Googling shows almost nothing about this; the most informative result was in Russian and thank goodness for translation. This thing seems to be a very new variant, as all my search results are a week old or less (and most of them are shady generic "how to remove X malware" stuff).

Has anyone been hit with, or even seen, this variant before? Kaspersky refers to it as Purga.de I believe.
 

NAC4EV

Golden Member
Feb 26, 2015
1,882
754
136
I had ransomware on my Win10.
I cleared it by using System Restore [in safe mode], restoring my machine to a previous date.
 

PeterRoss

Member
May 31, 2017
81
5
11
The best course of action for ransomware removal is a thorough scan of the system, removing any original ransomware files, so no new downloaded data would be encrypted. Afterward following these steps:

1. Restart the PC in "safe mode with networking"
2. Install RKill and run it to kill any malicious services.
3. Install any popular antivirus and do a quick scan (Majority of the providers do have free versions of their software). Or just use Windows Defender. It works really well in most cases.
4. Install and scan your PC with Malwarebytes and Hitman Pro.
5. Restart PC in normal mode and do another quick scan with Malwarebytes.

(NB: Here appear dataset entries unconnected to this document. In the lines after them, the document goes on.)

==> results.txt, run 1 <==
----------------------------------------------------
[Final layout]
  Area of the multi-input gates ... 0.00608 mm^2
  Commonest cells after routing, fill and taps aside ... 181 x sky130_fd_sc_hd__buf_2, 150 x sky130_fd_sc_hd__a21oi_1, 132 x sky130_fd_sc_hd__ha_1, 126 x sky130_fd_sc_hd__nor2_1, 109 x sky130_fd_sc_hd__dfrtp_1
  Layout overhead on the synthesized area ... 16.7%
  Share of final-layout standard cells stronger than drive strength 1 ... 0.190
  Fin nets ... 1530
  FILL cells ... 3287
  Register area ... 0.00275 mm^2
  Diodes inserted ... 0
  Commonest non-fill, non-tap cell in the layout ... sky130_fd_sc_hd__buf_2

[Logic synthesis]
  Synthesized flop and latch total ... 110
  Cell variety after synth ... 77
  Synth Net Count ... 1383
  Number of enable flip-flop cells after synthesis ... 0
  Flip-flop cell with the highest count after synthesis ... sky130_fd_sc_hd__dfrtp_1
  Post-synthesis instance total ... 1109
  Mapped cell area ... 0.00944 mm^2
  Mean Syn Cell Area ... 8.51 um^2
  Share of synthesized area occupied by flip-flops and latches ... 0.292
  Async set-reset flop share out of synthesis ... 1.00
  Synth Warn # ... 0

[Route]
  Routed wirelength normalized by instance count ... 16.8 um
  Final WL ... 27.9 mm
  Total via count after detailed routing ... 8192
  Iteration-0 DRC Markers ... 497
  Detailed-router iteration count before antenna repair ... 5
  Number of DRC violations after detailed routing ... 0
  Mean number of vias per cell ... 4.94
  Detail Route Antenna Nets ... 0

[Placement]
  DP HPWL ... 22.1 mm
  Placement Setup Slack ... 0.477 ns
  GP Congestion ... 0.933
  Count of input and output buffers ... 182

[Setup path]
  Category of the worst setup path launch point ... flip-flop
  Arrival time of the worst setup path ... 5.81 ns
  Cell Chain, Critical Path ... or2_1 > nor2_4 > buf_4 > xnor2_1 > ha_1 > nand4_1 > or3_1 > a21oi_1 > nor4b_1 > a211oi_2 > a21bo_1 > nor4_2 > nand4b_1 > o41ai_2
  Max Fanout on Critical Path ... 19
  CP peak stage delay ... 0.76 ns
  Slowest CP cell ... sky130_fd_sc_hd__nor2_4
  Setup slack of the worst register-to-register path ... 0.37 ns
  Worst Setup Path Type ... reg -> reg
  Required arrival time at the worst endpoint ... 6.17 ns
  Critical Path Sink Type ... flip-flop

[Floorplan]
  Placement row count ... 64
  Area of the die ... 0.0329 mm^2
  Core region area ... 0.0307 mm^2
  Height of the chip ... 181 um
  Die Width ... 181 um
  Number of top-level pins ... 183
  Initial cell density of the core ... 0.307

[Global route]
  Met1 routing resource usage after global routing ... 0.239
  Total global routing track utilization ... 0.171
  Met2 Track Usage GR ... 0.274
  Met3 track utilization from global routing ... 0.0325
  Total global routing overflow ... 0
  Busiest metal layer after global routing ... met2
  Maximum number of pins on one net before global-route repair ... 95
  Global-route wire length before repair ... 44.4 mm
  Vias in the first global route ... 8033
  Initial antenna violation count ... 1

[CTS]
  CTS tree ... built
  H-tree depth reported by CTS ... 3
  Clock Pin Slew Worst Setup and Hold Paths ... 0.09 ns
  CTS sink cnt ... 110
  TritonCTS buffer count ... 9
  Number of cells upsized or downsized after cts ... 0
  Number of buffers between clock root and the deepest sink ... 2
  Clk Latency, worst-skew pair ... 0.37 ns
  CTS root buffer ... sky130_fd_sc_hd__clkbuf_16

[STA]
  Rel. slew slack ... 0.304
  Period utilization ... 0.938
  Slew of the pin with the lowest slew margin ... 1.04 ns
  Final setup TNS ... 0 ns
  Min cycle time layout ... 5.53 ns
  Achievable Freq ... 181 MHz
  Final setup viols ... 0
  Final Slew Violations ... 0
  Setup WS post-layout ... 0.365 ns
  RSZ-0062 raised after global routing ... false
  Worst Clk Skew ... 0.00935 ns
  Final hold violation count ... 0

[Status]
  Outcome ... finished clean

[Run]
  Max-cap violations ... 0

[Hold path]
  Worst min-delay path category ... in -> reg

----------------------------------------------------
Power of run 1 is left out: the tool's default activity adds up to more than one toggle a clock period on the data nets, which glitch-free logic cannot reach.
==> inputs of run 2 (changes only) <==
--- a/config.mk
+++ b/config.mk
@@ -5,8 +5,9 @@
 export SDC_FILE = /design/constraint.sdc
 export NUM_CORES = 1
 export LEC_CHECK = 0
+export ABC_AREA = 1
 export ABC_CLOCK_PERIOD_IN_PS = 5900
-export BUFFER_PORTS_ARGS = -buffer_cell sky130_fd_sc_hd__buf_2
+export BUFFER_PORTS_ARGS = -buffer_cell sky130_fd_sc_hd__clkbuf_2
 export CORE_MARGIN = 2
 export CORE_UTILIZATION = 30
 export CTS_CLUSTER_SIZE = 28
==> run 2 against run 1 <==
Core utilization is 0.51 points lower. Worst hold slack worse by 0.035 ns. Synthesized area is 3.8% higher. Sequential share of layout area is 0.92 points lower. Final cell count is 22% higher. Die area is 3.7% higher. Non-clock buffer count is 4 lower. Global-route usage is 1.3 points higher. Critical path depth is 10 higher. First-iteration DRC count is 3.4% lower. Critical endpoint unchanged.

This should remove the malicious software on your PC, afterward, you can try one of the following to recover your files:

1. Windows restore point. If you have a recent restore point before infecting, you should be able to use it to retrieve the data by resetting your Windows to a healthy state.

2. Shadow explorer. If the ransomware doesn't delete shadow copies of the files, you can recover them using it.

Other than that, a full wipe of windows and a fresh installation will do the trick.

Hopefully, this helps you a little. Good luck!